Eskom had experienced very positive co-operation from industrial and business users over summer, though on February 20 and 21, and March 6, power system emergencies were declared.
On March 6, the power utility introduced deliberate power cuts for the first time in six years, said Matjila.
“We project from information received from weather experts that this winter is likely to be the same as last winter,” he said.
“We are not expecting a severe winter.”
Even so, measures were being taken to ensure the winter demand was met.
“We are better prepared to assure South Africans of our ability to supply electricity,” the acting CEO said.
He urged customers to reduce electricity consumption, especially between the peak 5pm to 9pm period, through turning off unused appliances, lights, geysers, and using gas heaters.

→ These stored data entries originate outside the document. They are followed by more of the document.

`src/rtl/seq_ripple_adder_pkg.sv`:
```
// rtl/seq_ripple_adder_pkg.sv - shared types and constants for the sequential ripple adder
package seq_ripple_adder_pkg;

    typedef enum logic [1:0] {
        IDLE = 2'd0,
        RUN  = 2'd1,
        DONE = 2'd2
    } state_t;

    localparam logic MODE_ADD = 1'b0;
    localparam logic MODE_SUB = 1'b1;

endpackage

```
`src/rtl/adder_segment.sv`:
```
// rtl/adder_segment.sv - SEG-bit combinational ripple chain of full adder cells
module adder_segment #(
    parameter int SEG = 4
) (
    input  logic [SEG-1:0] a,
    input  logic [SEG-1:0] b,
    input  logic           cin,
    output logic [SEG-1:0] s,
    output logic           cout,
    output logic           c_msb
);

    logic [SEG:0] c;

    assign c[0] = cin;

    for (genvar i = 0; i < SEG; i++) begin : g_bit
        full_adder u_fa (
            .a    (a[i]),
            .b    (b[i]),
            .cin  (c[i]),
            .s    (s[i]),
            .cout (c[i+1])
        );
    end

    assign cout  = c[SEG];
    // Carry entering the top bit; XOR with cout on the last segment gives signed overflow.
    assign c_msb = c[SEG-1];

endmodule

```
`src/rtl/full_adder.sv`:
```
// rtl/full_adder.sv - single-bit full adder cell
module full_adder (
    input  logic a,
    input  logic b,
    input  logic cin,
    output logic s,
    output logic cout
);

    assign s    = a ^ b ^ cin;
    assign cout = (a & b) | (cin & (a ^ b));

endmodule

```
`src/rtl/seq_ripple_adder.sv`:
```
// rtl/seq_ripple_adder.sv - multi-cycle add/sub, SEG bits per clock with registered carry
module seq_ripple_adder
    import seq_ripple_adder_pkg::*;
#(
    parameter int WIDTH = 16,
    parameter int SEG   = 4
) (
    input  logic             clk,
    input  logic             reset_n,
    input  logic             in_valid,
    output logic             in_ready,
    input  logic [WIDTH-1:0] in_a,
    input  logic [WIDTH-1:0] in_b,
    input  logic             in_c,
    input  logic             in_sub,
    output logic             out_valid,
    input  logic             out_ready,
    output logic [WIDTH-1:0] out_s,
    output logic             out_c,
    output logic             out_v
);

    localparam int NSEG = WIDTH / SEG;
    localparam int IW   = (NSEG > 1) ? $clog2(NSEG) : 1;
    localparam logic [IW-1:0]    LAST_IDX = IW'(NSEG - 1);
    localparam logic [WIDTH-1:0] SEG_MASK = WIDTH'({SEG{1'b1}});

    state_t           state_q;
    state_t           state_d;
    logic [IW-1:0]    idx_q;
    logic [WIDTH-1:0] a_q;
    logic [WIDTH-1:0] b_q;
    logic [WIDTH-1:0] s_q;
    logic             carry_q;
    logic             c_q;
    logic             v_q;

    logic [31:0]      base;
    logic [SEG-1:0]   seg_a;
    logic [SEG-1:0]   seg_b;
    logic [SEG-1:0]   seg_s;
    logic             seg_cout;
    logic             seg_cmsb;
    logic             last;

    // Select the operand slice for the current segment index.
    always_comb begin
        base  = 32'(idx_q) * 32'(SEG);
        seg_a = SEG'(a_q >> base);
        seg_b = SEG'(b_q >> base);
        last  = (idx_q == LAST_IDX);
    end

    adder_segment #(
        .SEG (SEG)
    ) u_seg (
        .a     (seg_a),
        .b     (seg_b),
        .cin   (carry_q),
        .s     (seg_s),
        .cout  (seg_cout),
        .c_msb (seg_cmsb)
    );

    // State register.
    always_ff @(posedge clk) begin
        if (!reset_n) begin
            state_q <= IDLE;
        end else begin
            state_q <= state_d;
        end
    end

    // Next-state logic and handshake outputs; in_ready is held low during reset.
    always_comb begin
        state_d   = state_q;
        in_ready  = 1'b0;
        out_valid = 1'b0;
        case (state_q)
            IDLE: begin
                in_ready = reset_n;
                if (in_valid) begin
                    state_d = RUN;
                end
            end
            RUN: begin
                if (last) begin
                    state_d = DONE;
                end
            end
            DONE: begin
                out_valid = 1'b1;
                if (out_ready) begin
                    state_d = IDLE;
                end
            end
            default: state_d = IDLE;
        endcase
    end

    // Operand capture on accept, then one segment per RUN cycle into the result register.
    always_ff @(posedge clk) begin
        if (!reset_n) begin
            idx_q   <= '0;
            a_q     <= '0;
            b_q     <= '0;
            s_q     <= '0;
            carry_q <= 1'b0;
            c_q     <= 1'b0;
            v_q     <= 1'b0;
        end else begin
            case (state_q)
                IDLE: begin
                    if (in_valid) begin
                        a_q     <= in_a;
                        b_q     <= (in_sub == MODE_ADD) ? in_b : ~in_b;
                        carry_q <= (in_sub == MODE_SUB) ? ~in_c : in_c;
                        idx_q   <= '0;
                    end
                end
                RUN: begin
                    s_q     <= (s_q & ~(SEG_MASK << base)) | (WIDTH'(seg_s) << base);
                    carry_q <= seg_cout;
                    if (last) begin
                        c_q <= seg_cout;
                        v_q <= seg_cmsb ^ seg_cout;
                    end else begin
                        idx_q <= idx_q + IW'(1);
                    end
                end
                default: ;
            endcase
        end
    end

    assign out_s = s_q;
    assign out_c = c_q;
    assign out_v = v_q;

endmodule

```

“Between now until the 16th of June… we are very tight.
“We need to manage this period quite tightly… We cannot do this alone. We cannot beat the peak alone.”

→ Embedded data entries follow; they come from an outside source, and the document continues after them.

$ cat src/rtl/gate_bist.sv
// Exhaustive-sweep self-test engine for small combinational gates.
// Drives every input pattern, samples the gate output and checks it against TRUTH.
module gate_bist #(
    parameter int                    N_IN   = 2,
    parameter logic [2**N_IN-1:0]    TRUTH  = 4'b1000,
    parameter int                    SETTLE = 1
) (
    input  logic            clk,
    input  logic            rst,
    input  logic            start,
    input  logic            dut_y,
    output logic [N_IN-1:0] pattern,
    output logic            busy,
    output logic            done,
    output logic            pass,
    output logic [N_IN:0]   err_count,
    output logic [N_IN-1:0] fail_index
);

    localparam int              CW     = (SETTLE > 1) ? $clog2(SETTLE) : 1;
    localparam logic [CW-1:0]   RELOAD = CW'(SETTLE - 1);
    localparam logic [N_IN-1:0] LAST   = '1;

    typedef enum logic [1:0] {IDLE, DRIVE, SAMPLE, DONE} state_t;

    state_t          state;
    logic [CW-1:0]   settle_cnt;
    logic [N_IN:0]   err_cnt;
    logic            first_seen;

    always_ff @(posedge clk) begin
        if (rst) begin
            state      <= IDLE;
            pattern    <= '0;
            settle_cnt <= RELOAD;
            err_cnt    <= '0;
            fail_index <= '0;
            first_seen <= 1'b0;
            busy       <= 1'b0;
            done       <= 1'b0;
        end else begin
            case (state)
                IDLE, DONE: begin
                    // IDLE keeps results cleared; DONE holds them until a new start
                    if (state == IDLE || start) begin
                        pattern    <= '0;
                        err_cnt    <= '0;
                        fail_index <= '0;
                        first_seen <= 1'b0;
                        settle_cnt <= RELOAD;
                    end
                    if (start) begin
                        state <= DRIVE;
                        busy  <= 1'b1;
                        done  <= 1'b0;
                    end
                end
                DRIVE: begin
                    if (settle_cnt == '0) begin
                        state <= SAMPLE;
                    end else begin
                        settle_cnt <= settle_cnt - 1'b1;
                    end
                end
                SAMPLE: begin
                    if (dut_y != TRUTH[pattern]) begin
                        err_cnt <= err_cnt + 1'b1;
                        if (!first_seen) begin
                            fail_index <= pattern;
                            first_seen <= 1'b1;
                        end
                    end
                    if (pattern == LAST) begin
                        state <= DONE;
                        busy  <= 1'b0;
                        done  <= 1'b1;
                    end else begin
                        pattern    <= pattern + 1'b1;
                        settle_cnt <= RELOAD;
                        state      <= DRIVE;
                    end
                end
                default: begin
                    state <= IDLE;
                    busy  <= 1'b0;
                    done  <= 1'b0;
                end
            endcase
        end
    end

    assign err_count = err_cnt;
    assign pass      = done && (err_cnt == '0);

endmodule

$ cat config.mk
export PLATFORM = sky130hd
export DESIGN_NAME = gate_bist
export DESIGN_NICKNAME = d
export VERILOG_FILES = /design/src/rtl/gate_bist.sv
export SDC_FILE = /design/constraint.sdc
export NUM_CORES = 1
export LEC_CHECK = 0
export CAP_MARGIN = 20
export CORE_MARGIN = 1.5
export CORE_UTILIZATION = 48
export DETAILED_ROUTE_END_ITERATION = 6
export PLACE_DENSITY = 0.84
export SYNTH_ARGS = -nofsm -noshare
export SYNTH_HDL_FRONTEND = slang
export SYNTH_SLANG_ARGS = --single-unit
export TNS_END_PERCENT = 5
$ cat constraint.sdc
create_clock -name clk -period 2.3 [get_ports clk]
set_input_delay 0.23 -clock clk [delete_from_list [all_inputs] [get_ports clk]]
set_output_delay 0.23 -clock clk [all_outputs]
set_load 0.01 [all_outputs]
# Word-level counts from Yosys, hierarchy flattened
# Cells that the tools add are included.
[word_totals]
input_bits = 4
out_inout_bits = 10
register_bits = 13
[classes]
n_mux = 27
n_reduce_logical = 12
n_eq_ne = 12
addsub = 3
magnitude_cmp = 1
[op_table]
columns = ["cell", "count"]
rows = [
  ["2-to-1 mux 2 bit", 7],
  ["!= test 2 bit (second input constant)", 7],
  ["2-to-1 mux 1 bit", 9],
  ["AND reduction 3 bit", 3],
  ["case mux 2 bit (2 select lines)", 2],
  ["equality test 2 bit (second input constant)", 3],
  ["2-to-1 mux 3 bit", 2],
  ["case mux 1 bit (2 select lines)", 3],
  ["case mux 2 bit (3 select lines)", 1],
  ["case mux 3 bit (2 select lines)", 1],
  ["AND reduction 2 bit", 2],
  ["AND reduction 4 bit", 1],
  ["adder 3 x 1 -> 3 bit (second input constant)", 1],
  ["logical NOT 3 bit", 1],
  ["< comparator 2 x 3 -> 1 bit (second input constant)", 1],
  ["case mux 1 bit (3 select lines)", 1],
  ["adder 2 x 1 -> 2 bit (second input constant)", 1],
  ["binary-select mux 1 bit (select 2 bit)", 1],
  ["equality test 2 x 1 -> 1 bit (second input constant)", 1],
  ["logical NOT 2 bit", 1],
  ["nonzero test 2 bit", 1],
  ["OR reduction 2 bit", 1],
  ["logical AND 1 bit", 1],
  ["logical OR 1 bit", 1],
  ["other kinds (2)", 2],
]

# Depth between registers and ports, before layout
[logic_depth]
word_depth = 5
depth_mapped = 6
depth_no_buf = 6

# Worst setup path after synthesis
# No wires, ideal clock.
[synth_timing]
path_kind = "register -> register"
startpoint = "register state[0]"
endpoint = "register pattern[0]"
path_stages_with_launch = 7
slack_ps = 569
synth_period_minus_slack_ps = 1731
t_arrival_ps = 1663
n_path_buf = 0
path_cell_list = "dfxtp_1 -> inv_1 -> ha_1 -> nor2b_2 -> a211o_1 -> or3b_1 -> a21oi_2"
[synth_between]
elab_chain_cells = 4
[synth_lines]
columns = ["element", "line", "rtl"]
rows = [
  ["start, declared", "26", "state_t state;"],
  ["start signal, assigned", "33", "state <= IDLE;"],
  ["start signal, assigned", "53", "state <= DRIVE;"],
  ["start signal, assigned", "60", "state <= SAMPLE;"],
  ["equality test 2 bit or logical NOT 2 bit (tied branches)", "42, 45", ""],
  ["OR reduction 2 bit or logical OR 1 bit (tied branches)", "42, 45", ""],
  ["!= test 2 bit (no line) or nonzero test 2 bit (tied branches)", "-", ""],
  ["AND reduction 3 bit (no line)", "-", ""],
  ["end signal, assigned", "78", "pattern <= pattern + 1'b1;"],
  ["end, declared", "12", "output logic [N_IN-1:0] pattern,"],
]
# Parallel ways exist; a longest one is shown, timed or not.
# A chain may end at the register's enable or synchronous reset.

# Final worst setup path
# Ends and elaborated chain as after synthesis.

==> impl_metrics.toml <==
[floorplanning]
start_util = 0.516
rows = 13
die_y_um = 40.6
die-area_um2 = 1650
core_region_area_um2 = 1320
die_w_um = 40.6
io-pin-count = 14

[clock_tree]
clkLatencyLatePin_ns = 0.27
cts_hold_buffers = 0
cts_sinks = 12
post_cts_buffers = 0
cts_resized = 0
path_clk_slew_ns = 0.07
cts_root_buffer = "clkbuf_4"
cts_buffer_depth = 2
cts_inserted_buffers = 3
cts_tree = "built"
htreeDepth = 1

[global_routing]
grt_pass1_wl_um = 2030
grt_max_degree = 15
antenna_found_initial = 0
grt_pass1_vias = 490
grt.total_usage = 0.190
overflow = 0

[sta]
slew_violations = 0
maxSlewHeadroom = 0.655
finalSetupViolations = 0
setup_ws_ns = 0.411
hold_viol_final = 0
worstMarginPinSlew_ns = 0.516
whs_ns = 0.479
max_freq_mhz = 529
finalCritPeriodShare = 0.822
fin_worst_skew_ns = 0.00160
finalSetupTns_ns = 0
fin_crit_ns = 1.89
grt_setup_unrepaired = "no"

[routing]
ant_nets = 0
num_vias = 585
detail_route.wl_per_cell_um = 11.8
drc = 0
routed_via_density = 5.52
drt_iter0_drc = 3
first_pass_iters = 4
routed_wl_um = 1250

[placement]
dp_slack_ns = 0.429
io_buffers = 13
dp_hpwl_um = 941
gp_congestion = 0.814
place_area_um2 = 821

[logic_synthesis]
ys_async_sr_fraction = 0
yosys.area.top_type = "dfxtp_1"
synth_top_area_share = 0.354
ys_types = 25
synth_edf_count = 0
synth.area.top_cells = "dfxtp_1, ha_1, a21oi_1, nand2b_1, nand3_1"
netlist_area_um2 = 679
yosysMostFrequentCell = "dfxtp_1"
synth_seq_cells = 12
ys_warn_count = 0
synthCells = 77
synth_seq_area_share = 0.354
ys_dominant_reg_cell = "dfxtp_1"
avgSynthCellArea_um2 = 8.82
syn_nets = 90
synthTopCellsByCount = "dfxtp_1, ha_1, a21oi_1"

[setup_path]
worstPathCellList = "inv_1 > ha_1 > nor2b_2 > a211o_1 > or3b_1 > a21oi_2"
r2r_setup_slack_ns = 0.41
critPathSlowestCell = "or3b_1"
cp_slowest_stage_delay_ns = 0.41
worstReg2RegEnd = "pattern[0]"
r2r_cells = 6
reg2reg_from = "state[0]"
worst_ep_arrival_time_ns = 2.10
end_kind = "flip-flop"
critical_path_class = "flip-flop to flip-flop"
crit_fanout = 5
start_kind = "flip-flop"
required_ns = 2.51

[final_layout]
finalNetCount = 106
n_antenna_cell = 0
layout-area-overhead-vs-synth_pct = 24.1
n_fill_cell = 109
fin_area_um2 = 843
drive_above_1_share = 0.0879

[power]
p_per_area_nw_per_um2 = 579
peakVddDrop_mv = 0.413
p_leak_nw = 0.338

[worst_hold_path]
hp-start = "fail_index[1]"
holdPathStages = 2
hold_path.class = "flip-flop to flip-flop"
holdPathEnd = "fail_index[1]"

[status]
outcome = "completed"

[flow_run]
maxCapViolations = 0
$ cat src/rtl/mont_cond_sub.sv
// Combinational compare-and-subtract step, shared with the operand range checker.
module mont_cond_sub #(
  parameter int W = mont_pkg::SW
) (
  input  logic [W-1:0] a,
  input  logic [W-1:0] m,
  output logic         ge,
  output logic [W-1:0] diff
);

  // Unsigned compare and difference; diff is only meaningful when ge is set.
  always_comb begin
    ge   = (a >= m);
    diff = a - m;
  end

endmodule

$ cat src/rtl/mont_final_reduce.sv
// Final reduction stage: captures the multiplier result, subtracts the modulus
// until the residue is in range, and hands it over on a valid/ready interface.
module mont_final_reduce
  import mont_pkg::*;
(
  input  logic          clk,
  input  logic          rst,
  input  logic [SW-1:0] s_in,
  input  logic [N-1:0]  m_in,
  input  logic          done_in,
  output logic [N-1:0]  r_out,
  output logic          r_valid,
  input  logic          r_ready,
  output logic          err,
  output logic          busy,
  output logic          overrun
);

  state_e        state_q;
  logic [SW-1:0] acc_q;
  logic [N-1:0]  mod_q;
  logic [IW-1:0] iter_q;
  logic          doneDly_q;
  logic [N-1:0]  rOut_q;
  logic          rValid_q;
  logic          err_q;
  logic          busy_q;
  logic          overrun_q;

  logic          rise;
  logic          accGe;
  logic [SW-1:0] accDiff;
  logic [SW-1:0] modWide;

  // A new result is announced by the rising edge of the done level.
  always_comb begin
    rise    = done_in & ~doneDly_q;
    modWide = {{(SW - N){1'b0}}, mod_q};
  end

  mont_cond_sub #(.W(SW)) uSub (
    .a    (acc_q),
    .m    (modWide),
    .ge   (accGe),
    .diff (accDiff)
  );

  // Single FSM: capture, iterative subtraction, and hold until handshake.
  always_ff @(posedge clk or negedge rst) begin
    if (!rst) begin
      state_q   <= IDLE;
      acc_q     <= '0;
      mod_q     <= '0;
      iter_q    <= '0;
      doneDly_q <= 1'b0;
      rOut_q    <= '0;
      rValid_q  <= 1'b0;
      err_q     <= 1'b0;
      busy_q    <= 1'b0;
      overrun_q <= 1'b0;
    end else begin
      doneDly_q <= done_in;
      overrun_q <= 1'b0;
      case (state_q)
        REDUCE: begin
          overrun_q <= rise;
          if (!accGe) begin
            rOut_q   <= acc_q[N-1:0];
            err_q    <= 1'b0;
            rValid_q <= 1'b1;
            state_q  <= HOLD;
          end else if (iter_q < IW'(MAX_ITER)) begin
            acc_q  <= accDiff;
            iter_q <= iter_q + 1'b1;
          end else begin
            rOut_q   <= '0;
            err_q    <= 1'b1;
            rValid_q <= 1'b1;
            state_q  <= HOLD;
          end
        end
        HOLD: begin
          overrun_q <= rise;
          if (r_ready) begin
            rValid_q <= 1'b0;
            busy_q   <= 1'b0;
            state_q  <= IDLE;
          end
        end
        default: begin
          if (rise) begin
            acc_q  <= s_in;
            mod_q  <= m_in;
            iter_q <= '0;
            busy_q <= 1'b1;
            if (!modValid(m_in)) begin
              rOut_q   <= '0;
              err_q    <= 1'b1;
              rValid_q <= 1'b1;
              state_q  <= HOLD;
            end else begin
              state_q  <= REDUCE;
            end
          end
        end
      endcase
    end
  end

  assign r_out   = rOut_q;
  assign r_valid = rValid_q;
  assign err     = err_q;
  assign busy    = busy_q;
  assign overrun = overrun_q;

endmodule
$ cat config.mk
export PLATFORM = sky130hd
export DESIGN_NAME = mont_final_reduce
export DESIGN_NICKNAME = d
export VERILOG_FILES = /design/src/rtl/mont_pkg.sv /design/src/rtl/mont_cond_sub.sv /design/src/rtl/mont_final_reduce.sv
export SDC_FILE = /design/constraint.sdc
export NUM_CORES = 1
export LEC_CHECK = 0
export BUFFER_PORTS_ARGS = -buffer_cell sky130_fd_sc_hd__buf_2
export CELL_PAD_IN_SITES_DETAIL_PLACEMENT = 1
export CELL_PAD_IN_SITES_GLOBAL_PLACEMENT = 1
export CORE_MARGIN = 5
export CORE_UTILIZATION = 40
export DETAILED_ROUTE_END_ITERATION = 8
export PLACE_DENSITY = 0.78
export SLEW_MARGIN = 10
export SYNTH_ARGS = -nofsm -noshare
export SYNTH_HDL_FRONTEND = slang
export SYNTH_HIERARCHICAL = 1
export SYNTH_SLANG_ARGS = --single-unit
$ cat constraint.sdc
create_clock -name clk -period 2.2 [get_ports clk]
set_input_delay 0.33 -clock clk [delete_from_list [all_inputs] [get_ports clk]]
set_output_delay 0.33 -clock clk [all_outputs]
set_load 0.03 [all_outputs]
## config.mk

```make
export PLATFORM = sky130hd
export DESIGN_NAME = decimal_entry_to_twelve_four_fixed
export DESIGN_NICKNAME = d
export VERILOG_FILES = /design/src/rtl/decimal_entry_to_twelve_four_fixed_pkg.sv /design/src/rtl/decimal_entry_to_twelve_four_fixed_frac_dec_to_bin.sv /design/src/rtl/decimal_entry_to_twelve_four_fixed.sv
export SDC_FILE = /design/constraint.sdc
export NUM_CORES = 1
export LEC_CHECK = 0
export ABC_AREA = 1
export CORE_ASPECT_RATIO = 0.5
export CORE_MARGIN = 2
export CORE_UTILIZATION = 39
export DETAILED_ROUTE_END_ITERATION = 8
export DONT_BUFFER_PORTS = 1
export SKIP_CTS_REPAIR_TIMING = 1
export SYNTH_ARGS = -nofsm -noshare
export SYNTH_HDL_FRONTEND = slang
export SYNTH_SLANG_ARGS = --single-unit
```

## constraint.sdc

```tcl
create_clock -name clk -period 2.8 [get_ports clk]
set_clock_uncertainty 0.2 [all_clocks]
set_input_delay 0.14 -clock clk [delete_from_list [all_inputs] [get_ports clk]]
set_output_delay 0.14 -clock clk [all_outputs]
set_load 0.005 [all_outputs]
```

In terms of coal stocks at power stations, with the prescribed minimum being 42 days, the majority of power stations were at 45 days.
Those that were not at 42 days would be brought up to the appropriate level.
Public Enterprises Minister Lynne Brown, speaking before Matjila, said electricity remained one of the critical building blocks in enabling growth, with power cuts used as a last resort.
“I want to assure that the decision to implement load-shedding is not and was not taken lightly,” she said.
“Load-shedding remains a measure of last resort but will be implemented to prevent… a black-out of the system.”
Eskom chairman Zola Tsotsi said the process of appointing a permanent CEO was at an “advanced stage”, with submissions made to the minister in that regard.
On Wednesday, Matjila said in a statement Eskom executives would forgo their annual bonuses this year in light of the parastatal’s R255 billion revenue shortfall.
Eskom said the National Energy Regulator of SA (Nersa) had approved a tariff increase of eight percent, which left it with a funding gap.